- [TASK TO CARRY OUT]:
Look below for the line that contains "export IMPL_ir_worst_vdd_mv=0.161", then copy it and each following line exactly, through and including the line that contains "export IMPL_grt_max_degree=33".

Dataset entries:
((

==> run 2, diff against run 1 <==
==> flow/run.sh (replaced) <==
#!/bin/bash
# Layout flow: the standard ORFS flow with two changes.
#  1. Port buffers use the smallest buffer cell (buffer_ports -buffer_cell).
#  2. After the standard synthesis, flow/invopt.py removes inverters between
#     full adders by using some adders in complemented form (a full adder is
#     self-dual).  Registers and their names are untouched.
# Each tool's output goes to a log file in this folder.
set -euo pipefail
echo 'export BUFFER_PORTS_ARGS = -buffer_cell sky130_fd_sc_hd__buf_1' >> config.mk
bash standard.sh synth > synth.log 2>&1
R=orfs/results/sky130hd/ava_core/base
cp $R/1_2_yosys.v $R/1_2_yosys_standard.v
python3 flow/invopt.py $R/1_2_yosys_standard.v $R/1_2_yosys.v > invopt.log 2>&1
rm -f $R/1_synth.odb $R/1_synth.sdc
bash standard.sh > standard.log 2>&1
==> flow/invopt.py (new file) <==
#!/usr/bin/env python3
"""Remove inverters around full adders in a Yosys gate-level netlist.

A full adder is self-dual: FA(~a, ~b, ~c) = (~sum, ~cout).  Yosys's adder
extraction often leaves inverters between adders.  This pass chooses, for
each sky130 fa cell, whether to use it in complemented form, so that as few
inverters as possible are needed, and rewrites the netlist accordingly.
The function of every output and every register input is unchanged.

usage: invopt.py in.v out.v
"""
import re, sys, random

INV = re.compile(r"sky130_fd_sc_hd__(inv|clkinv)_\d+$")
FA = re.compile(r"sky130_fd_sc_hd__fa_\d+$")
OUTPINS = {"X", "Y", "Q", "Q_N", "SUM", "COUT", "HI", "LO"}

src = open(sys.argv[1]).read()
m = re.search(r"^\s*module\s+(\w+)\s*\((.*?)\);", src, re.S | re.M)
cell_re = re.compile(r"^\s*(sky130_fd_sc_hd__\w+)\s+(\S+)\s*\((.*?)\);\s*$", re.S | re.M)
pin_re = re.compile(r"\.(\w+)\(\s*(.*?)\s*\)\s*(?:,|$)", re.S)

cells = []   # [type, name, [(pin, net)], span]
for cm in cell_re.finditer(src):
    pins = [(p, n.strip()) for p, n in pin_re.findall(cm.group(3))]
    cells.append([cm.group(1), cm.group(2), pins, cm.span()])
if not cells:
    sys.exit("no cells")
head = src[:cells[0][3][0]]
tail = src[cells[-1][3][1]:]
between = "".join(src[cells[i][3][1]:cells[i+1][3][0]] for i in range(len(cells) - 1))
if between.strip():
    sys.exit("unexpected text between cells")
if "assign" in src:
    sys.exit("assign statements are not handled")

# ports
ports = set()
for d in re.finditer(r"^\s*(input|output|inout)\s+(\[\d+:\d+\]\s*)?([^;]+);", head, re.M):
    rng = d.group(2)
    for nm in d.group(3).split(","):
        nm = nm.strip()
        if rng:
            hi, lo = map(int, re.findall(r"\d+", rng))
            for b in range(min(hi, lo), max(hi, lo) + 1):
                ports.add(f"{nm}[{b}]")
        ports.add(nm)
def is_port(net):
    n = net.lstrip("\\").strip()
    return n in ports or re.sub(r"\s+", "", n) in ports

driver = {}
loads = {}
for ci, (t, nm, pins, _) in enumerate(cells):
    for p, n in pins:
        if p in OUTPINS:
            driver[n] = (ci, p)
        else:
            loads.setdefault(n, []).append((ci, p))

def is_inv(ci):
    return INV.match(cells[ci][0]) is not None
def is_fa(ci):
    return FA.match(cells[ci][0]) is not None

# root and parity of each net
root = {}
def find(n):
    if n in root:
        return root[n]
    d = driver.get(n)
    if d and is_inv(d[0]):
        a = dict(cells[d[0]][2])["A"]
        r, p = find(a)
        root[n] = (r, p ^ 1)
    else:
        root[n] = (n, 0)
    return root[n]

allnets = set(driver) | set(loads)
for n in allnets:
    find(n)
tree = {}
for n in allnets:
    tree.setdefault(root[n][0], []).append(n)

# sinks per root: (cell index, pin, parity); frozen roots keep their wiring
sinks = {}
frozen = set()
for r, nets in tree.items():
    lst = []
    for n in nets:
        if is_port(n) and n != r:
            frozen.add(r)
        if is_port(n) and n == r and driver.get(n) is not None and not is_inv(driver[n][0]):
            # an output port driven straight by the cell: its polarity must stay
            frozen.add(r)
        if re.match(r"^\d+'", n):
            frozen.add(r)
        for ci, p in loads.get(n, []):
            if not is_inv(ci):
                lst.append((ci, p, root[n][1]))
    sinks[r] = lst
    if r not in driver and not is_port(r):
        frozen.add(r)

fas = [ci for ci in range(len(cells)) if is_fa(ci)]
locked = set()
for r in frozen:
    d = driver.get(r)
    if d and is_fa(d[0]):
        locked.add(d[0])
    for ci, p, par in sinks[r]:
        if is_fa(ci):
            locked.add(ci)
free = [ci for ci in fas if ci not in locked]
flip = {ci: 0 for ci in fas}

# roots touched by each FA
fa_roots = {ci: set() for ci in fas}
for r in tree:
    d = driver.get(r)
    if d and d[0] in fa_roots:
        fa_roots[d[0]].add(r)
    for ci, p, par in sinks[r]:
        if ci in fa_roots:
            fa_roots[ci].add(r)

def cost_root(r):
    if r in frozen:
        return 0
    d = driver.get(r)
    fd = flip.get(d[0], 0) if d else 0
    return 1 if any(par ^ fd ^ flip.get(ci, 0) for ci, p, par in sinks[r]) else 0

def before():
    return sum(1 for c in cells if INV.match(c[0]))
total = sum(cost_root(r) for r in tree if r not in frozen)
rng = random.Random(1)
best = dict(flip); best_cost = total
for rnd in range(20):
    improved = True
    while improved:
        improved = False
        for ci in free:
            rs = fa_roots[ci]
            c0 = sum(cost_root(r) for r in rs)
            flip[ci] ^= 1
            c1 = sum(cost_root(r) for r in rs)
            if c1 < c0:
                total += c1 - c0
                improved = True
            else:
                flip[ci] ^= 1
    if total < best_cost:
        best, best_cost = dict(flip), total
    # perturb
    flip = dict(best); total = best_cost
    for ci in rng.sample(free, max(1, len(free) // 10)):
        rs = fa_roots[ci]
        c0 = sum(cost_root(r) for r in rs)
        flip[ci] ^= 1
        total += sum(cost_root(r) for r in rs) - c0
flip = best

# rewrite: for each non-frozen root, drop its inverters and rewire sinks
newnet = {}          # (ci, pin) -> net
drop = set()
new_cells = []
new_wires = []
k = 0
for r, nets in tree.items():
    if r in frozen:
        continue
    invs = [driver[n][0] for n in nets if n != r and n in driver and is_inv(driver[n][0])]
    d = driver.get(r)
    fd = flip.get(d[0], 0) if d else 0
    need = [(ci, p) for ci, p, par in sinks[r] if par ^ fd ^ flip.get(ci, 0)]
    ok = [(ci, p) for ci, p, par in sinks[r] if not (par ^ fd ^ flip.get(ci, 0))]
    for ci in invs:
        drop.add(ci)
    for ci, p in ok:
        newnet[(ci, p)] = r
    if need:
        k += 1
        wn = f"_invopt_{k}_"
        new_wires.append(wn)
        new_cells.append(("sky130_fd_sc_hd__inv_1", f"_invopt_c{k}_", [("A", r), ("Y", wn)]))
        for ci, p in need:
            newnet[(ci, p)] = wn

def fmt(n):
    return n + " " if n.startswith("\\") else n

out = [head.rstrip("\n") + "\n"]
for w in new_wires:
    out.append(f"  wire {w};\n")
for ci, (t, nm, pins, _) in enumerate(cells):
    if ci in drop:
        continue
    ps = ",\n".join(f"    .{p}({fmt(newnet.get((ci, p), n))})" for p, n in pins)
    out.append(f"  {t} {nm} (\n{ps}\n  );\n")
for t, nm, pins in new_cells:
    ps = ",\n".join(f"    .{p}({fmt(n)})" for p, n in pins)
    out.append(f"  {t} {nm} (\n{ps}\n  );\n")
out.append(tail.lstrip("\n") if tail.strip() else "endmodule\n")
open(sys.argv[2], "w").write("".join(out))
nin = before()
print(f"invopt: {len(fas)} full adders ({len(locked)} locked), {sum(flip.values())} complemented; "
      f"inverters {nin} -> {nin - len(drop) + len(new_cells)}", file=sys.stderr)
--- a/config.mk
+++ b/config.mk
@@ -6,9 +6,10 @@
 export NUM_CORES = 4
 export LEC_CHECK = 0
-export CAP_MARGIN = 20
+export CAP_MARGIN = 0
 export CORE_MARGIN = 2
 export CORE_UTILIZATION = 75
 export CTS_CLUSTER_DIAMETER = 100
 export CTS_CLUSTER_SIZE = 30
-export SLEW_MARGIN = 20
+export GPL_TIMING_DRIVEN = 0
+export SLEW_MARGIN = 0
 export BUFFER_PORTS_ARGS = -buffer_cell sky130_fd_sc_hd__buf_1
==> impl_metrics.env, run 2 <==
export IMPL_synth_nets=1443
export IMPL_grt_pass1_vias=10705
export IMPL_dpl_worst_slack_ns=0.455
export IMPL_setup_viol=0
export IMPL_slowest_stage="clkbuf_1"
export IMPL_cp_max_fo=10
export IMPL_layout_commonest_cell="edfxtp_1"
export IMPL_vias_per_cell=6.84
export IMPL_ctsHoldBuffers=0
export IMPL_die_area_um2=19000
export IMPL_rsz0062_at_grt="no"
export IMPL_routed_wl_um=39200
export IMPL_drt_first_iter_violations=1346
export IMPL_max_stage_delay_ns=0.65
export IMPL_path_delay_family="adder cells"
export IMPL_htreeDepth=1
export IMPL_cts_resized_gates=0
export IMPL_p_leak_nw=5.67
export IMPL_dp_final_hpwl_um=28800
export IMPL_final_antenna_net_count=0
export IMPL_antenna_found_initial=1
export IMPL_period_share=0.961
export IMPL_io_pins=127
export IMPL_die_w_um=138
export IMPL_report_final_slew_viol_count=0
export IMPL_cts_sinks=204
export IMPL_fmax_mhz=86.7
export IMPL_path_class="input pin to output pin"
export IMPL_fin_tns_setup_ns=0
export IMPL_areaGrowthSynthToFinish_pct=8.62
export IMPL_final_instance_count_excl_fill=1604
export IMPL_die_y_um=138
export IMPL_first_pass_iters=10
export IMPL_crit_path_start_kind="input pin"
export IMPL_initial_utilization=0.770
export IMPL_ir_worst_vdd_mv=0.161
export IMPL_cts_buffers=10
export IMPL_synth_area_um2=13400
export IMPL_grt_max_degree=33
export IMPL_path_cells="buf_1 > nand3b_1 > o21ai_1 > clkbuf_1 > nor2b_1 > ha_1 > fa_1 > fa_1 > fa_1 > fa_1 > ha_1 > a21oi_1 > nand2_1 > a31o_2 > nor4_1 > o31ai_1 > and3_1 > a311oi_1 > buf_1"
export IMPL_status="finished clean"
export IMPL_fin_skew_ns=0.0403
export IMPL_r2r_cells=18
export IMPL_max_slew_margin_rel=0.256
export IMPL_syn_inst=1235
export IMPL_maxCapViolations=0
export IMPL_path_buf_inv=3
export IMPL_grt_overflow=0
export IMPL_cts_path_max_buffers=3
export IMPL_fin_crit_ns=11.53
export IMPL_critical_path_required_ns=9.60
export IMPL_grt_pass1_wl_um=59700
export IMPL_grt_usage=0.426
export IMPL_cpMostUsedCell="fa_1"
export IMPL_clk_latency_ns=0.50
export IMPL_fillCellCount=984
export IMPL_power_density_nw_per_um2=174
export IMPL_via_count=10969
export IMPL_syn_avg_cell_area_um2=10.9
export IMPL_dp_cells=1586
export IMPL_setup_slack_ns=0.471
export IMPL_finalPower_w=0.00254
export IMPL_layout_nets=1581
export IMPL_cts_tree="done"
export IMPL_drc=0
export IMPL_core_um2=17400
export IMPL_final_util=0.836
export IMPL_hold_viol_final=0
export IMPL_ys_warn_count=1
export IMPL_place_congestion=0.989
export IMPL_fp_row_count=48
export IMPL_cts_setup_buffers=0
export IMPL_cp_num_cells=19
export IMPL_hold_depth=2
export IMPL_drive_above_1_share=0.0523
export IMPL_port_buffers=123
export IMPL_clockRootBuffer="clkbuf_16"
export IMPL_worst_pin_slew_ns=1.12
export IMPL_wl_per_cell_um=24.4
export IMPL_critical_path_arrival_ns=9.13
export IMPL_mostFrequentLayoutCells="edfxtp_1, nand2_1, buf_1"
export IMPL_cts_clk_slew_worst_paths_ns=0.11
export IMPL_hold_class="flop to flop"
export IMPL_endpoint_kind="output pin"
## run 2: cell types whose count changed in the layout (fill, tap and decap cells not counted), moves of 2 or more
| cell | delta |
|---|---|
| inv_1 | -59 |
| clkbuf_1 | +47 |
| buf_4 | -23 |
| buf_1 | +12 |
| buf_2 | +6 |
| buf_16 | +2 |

))

- [EXERCISE SOLUTION]:
export IMPL_ir_worst_vdd_mv=0.161
export IMPL_cts_buffers=10
export IMPL_synth_area_um2=13400
export IMPL_grt_max_degree=33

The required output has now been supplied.